* Instructions for the task *
Show every line below where "reported" appears.

Dataset entries
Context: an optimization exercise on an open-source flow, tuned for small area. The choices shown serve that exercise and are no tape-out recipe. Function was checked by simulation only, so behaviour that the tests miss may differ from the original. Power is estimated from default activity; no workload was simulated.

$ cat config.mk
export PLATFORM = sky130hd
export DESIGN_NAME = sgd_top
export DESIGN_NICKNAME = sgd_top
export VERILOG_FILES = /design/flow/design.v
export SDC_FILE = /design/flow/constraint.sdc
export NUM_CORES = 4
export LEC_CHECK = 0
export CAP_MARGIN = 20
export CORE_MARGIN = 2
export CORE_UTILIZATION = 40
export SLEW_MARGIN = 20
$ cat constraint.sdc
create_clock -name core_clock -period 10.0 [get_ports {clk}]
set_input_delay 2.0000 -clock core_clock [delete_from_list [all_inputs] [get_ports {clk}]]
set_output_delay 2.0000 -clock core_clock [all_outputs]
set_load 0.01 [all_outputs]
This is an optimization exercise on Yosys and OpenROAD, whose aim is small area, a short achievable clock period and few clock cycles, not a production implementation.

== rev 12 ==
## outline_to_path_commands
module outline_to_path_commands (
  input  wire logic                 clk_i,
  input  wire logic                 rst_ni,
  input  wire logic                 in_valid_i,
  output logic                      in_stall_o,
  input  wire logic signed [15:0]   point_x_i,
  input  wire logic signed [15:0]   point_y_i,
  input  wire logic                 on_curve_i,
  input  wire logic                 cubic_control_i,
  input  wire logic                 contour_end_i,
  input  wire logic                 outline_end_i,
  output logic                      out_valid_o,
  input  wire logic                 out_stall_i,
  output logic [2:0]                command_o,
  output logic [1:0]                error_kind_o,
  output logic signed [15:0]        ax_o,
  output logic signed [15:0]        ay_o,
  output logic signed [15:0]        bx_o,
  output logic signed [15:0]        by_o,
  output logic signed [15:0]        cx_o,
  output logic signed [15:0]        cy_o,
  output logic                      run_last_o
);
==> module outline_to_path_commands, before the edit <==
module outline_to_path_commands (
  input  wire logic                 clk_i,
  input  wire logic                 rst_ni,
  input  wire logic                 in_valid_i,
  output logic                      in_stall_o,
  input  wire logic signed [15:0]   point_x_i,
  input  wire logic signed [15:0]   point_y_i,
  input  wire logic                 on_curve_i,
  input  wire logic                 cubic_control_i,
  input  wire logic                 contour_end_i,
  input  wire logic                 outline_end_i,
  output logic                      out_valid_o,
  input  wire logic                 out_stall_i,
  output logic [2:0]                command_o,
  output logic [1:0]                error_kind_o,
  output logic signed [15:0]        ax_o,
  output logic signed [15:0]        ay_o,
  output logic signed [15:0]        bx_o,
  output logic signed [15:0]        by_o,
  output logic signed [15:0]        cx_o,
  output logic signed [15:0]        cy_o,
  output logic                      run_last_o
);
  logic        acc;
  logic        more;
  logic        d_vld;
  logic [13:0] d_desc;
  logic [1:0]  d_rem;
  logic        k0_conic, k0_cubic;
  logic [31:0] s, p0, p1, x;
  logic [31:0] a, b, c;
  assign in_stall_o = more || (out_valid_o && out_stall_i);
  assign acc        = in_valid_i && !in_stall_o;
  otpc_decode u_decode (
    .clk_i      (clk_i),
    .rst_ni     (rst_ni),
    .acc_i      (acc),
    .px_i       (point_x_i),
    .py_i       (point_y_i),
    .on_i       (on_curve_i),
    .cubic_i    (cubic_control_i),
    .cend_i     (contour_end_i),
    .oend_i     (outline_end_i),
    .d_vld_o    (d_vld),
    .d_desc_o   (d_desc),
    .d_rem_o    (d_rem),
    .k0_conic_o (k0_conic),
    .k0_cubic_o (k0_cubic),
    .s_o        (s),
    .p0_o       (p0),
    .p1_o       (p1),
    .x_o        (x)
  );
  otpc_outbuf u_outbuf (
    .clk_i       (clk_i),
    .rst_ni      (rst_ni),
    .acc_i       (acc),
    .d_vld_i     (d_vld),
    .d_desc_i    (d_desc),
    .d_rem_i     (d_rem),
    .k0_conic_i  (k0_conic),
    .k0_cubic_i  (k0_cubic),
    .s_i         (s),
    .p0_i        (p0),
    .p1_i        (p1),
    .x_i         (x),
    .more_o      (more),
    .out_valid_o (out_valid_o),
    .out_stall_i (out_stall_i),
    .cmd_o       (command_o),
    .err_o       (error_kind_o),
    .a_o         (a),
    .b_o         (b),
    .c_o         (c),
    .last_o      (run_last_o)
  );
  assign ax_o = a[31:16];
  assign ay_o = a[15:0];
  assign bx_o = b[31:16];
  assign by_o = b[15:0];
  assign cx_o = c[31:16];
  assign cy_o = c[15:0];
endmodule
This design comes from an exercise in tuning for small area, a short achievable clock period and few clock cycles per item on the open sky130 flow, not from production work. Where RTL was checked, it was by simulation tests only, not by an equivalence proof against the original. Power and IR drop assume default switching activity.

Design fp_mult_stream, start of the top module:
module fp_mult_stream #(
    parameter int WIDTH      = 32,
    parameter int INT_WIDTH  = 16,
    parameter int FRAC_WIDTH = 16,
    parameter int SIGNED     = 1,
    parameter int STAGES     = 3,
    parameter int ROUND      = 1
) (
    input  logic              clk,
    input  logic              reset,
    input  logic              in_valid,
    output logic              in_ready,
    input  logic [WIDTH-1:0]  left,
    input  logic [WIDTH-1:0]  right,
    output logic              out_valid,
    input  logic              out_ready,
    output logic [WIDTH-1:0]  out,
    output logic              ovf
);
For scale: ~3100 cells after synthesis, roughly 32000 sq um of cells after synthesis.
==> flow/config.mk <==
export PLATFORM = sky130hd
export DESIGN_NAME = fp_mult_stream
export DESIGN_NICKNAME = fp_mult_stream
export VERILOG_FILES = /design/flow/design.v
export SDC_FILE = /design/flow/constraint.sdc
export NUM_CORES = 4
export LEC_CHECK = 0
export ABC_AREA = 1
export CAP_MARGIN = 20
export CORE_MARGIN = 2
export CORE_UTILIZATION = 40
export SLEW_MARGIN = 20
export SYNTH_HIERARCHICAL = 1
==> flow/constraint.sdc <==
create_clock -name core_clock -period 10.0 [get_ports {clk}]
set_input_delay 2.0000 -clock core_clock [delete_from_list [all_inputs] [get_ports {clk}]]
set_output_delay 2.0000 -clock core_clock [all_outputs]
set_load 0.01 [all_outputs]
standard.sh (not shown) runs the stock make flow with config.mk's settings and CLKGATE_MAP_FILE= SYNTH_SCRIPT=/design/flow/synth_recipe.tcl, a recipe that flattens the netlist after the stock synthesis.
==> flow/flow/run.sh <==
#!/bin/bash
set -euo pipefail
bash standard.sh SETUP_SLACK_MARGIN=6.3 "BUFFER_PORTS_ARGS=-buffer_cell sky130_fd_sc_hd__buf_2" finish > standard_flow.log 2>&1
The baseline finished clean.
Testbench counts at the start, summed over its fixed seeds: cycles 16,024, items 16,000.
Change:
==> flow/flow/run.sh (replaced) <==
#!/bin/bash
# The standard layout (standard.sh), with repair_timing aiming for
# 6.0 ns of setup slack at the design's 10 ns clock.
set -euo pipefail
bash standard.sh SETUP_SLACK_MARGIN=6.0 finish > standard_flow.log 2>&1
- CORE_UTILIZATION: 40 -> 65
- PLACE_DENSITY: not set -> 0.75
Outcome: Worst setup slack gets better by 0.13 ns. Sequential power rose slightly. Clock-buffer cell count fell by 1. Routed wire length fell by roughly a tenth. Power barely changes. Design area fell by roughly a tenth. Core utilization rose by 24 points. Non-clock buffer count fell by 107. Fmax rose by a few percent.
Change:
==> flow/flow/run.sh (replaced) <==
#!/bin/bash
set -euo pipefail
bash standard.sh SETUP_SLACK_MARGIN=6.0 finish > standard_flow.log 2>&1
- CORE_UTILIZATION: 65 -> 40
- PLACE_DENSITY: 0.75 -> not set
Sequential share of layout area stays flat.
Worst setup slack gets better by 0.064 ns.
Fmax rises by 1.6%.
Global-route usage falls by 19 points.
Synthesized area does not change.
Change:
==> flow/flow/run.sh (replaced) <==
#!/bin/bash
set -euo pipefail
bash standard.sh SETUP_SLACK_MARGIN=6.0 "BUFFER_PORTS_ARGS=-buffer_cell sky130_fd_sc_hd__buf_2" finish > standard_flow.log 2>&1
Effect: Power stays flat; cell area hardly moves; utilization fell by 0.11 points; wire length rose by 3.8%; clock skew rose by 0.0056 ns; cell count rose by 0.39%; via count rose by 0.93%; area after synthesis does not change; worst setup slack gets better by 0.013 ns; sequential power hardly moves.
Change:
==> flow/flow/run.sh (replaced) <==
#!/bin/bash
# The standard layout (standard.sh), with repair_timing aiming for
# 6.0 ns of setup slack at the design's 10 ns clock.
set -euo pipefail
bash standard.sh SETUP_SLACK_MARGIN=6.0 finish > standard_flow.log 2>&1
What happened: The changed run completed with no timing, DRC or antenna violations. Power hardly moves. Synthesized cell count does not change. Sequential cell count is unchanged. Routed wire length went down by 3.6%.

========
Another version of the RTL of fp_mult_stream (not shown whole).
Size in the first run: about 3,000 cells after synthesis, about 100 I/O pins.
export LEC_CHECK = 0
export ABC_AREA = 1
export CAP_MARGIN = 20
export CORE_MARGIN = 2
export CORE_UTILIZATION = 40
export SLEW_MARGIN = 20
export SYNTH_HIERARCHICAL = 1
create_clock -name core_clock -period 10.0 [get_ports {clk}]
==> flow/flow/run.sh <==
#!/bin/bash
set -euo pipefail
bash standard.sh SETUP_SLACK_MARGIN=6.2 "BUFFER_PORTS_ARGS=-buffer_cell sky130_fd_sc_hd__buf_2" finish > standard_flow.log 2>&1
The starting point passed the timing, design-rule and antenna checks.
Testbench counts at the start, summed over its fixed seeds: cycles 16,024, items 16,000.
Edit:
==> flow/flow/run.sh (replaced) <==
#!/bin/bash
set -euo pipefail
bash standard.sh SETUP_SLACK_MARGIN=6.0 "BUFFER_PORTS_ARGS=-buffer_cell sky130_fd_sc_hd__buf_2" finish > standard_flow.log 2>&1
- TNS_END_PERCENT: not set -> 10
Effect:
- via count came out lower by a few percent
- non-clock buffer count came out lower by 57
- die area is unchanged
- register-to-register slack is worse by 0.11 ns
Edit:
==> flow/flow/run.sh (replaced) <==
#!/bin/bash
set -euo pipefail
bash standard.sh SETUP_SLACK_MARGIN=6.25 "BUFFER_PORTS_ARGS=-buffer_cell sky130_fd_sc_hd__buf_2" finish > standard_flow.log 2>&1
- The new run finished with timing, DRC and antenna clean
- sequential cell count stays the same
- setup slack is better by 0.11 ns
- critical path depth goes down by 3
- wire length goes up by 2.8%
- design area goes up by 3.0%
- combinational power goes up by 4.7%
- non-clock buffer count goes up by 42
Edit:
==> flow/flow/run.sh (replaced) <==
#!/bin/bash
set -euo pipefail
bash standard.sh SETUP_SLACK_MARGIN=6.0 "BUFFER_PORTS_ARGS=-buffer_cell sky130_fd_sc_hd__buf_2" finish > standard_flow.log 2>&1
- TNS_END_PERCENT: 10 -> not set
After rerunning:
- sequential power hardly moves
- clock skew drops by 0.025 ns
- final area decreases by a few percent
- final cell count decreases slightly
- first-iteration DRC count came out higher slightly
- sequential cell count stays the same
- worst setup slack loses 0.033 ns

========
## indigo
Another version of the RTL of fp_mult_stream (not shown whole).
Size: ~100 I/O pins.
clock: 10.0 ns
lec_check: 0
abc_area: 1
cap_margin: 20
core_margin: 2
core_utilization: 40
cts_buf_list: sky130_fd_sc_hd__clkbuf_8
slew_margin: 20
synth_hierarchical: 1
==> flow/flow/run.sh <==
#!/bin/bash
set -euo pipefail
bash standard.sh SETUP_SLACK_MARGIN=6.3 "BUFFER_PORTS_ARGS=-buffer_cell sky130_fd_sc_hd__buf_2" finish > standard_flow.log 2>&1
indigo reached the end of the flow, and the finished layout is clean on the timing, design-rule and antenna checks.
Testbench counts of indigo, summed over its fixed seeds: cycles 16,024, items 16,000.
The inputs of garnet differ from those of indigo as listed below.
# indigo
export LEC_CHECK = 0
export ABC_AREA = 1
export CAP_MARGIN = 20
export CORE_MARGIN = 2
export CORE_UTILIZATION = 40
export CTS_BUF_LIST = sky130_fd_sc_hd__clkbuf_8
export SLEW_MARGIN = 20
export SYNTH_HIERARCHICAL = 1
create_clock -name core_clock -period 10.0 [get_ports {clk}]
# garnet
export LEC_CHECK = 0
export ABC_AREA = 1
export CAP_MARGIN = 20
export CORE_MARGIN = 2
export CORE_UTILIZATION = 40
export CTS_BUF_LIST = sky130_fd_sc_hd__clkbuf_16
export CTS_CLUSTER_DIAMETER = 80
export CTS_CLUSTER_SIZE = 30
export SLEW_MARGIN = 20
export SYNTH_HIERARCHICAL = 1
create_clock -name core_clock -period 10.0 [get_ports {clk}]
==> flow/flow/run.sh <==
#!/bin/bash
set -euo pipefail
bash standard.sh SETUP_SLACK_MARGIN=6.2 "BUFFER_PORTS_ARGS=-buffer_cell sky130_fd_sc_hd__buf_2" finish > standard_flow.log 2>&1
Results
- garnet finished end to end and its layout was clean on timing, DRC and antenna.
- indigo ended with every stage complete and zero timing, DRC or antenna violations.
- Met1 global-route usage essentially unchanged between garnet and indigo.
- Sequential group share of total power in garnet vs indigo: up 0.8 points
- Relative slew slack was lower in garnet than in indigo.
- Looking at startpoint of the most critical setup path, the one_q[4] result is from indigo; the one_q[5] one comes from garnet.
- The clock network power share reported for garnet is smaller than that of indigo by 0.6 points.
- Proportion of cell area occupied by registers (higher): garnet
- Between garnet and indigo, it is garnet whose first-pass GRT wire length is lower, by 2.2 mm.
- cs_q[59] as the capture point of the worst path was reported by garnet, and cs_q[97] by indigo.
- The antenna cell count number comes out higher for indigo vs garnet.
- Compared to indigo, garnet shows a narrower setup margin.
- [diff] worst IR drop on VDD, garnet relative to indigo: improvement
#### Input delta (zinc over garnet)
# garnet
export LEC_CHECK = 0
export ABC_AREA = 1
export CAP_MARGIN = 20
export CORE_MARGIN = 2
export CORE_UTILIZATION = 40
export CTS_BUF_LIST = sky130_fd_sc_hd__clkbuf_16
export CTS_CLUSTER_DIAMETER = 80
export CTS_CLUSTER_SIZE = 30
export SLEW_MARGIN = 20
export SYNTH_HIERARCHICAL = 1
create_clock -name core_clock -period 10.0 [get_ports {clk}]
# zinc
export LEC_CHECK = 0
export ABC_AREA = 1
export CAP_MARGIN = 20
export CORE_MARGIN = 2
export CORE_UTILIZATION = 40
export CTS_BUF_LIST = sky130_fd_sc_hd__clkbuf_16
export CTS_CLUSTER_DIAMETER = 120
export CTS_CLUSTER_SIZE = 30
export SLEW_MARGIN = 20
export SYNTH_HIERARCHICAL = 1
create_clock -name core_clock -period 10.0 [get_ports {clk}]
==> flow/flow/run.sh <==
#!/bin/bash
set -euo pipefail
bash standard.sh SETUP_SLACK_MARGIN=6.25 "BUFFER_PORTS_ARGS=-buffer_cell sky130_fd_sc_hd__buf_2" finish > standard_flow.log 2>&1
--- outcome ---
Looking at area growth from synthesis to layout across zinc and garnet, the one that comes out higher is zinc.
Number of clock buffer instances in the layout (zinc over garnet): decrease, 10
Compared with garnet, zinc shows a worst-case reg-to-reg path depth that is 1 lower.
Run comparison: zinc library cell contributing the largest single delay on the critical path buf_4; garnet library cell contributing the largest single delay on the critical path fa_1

* Answer to this task *
- The clock network power share reported for garnet is smaller than that of indigo by 0.6 points.
- cs_q[59] as the capture point of the worst path was reported by garnet, and cs_q[97] by indigo.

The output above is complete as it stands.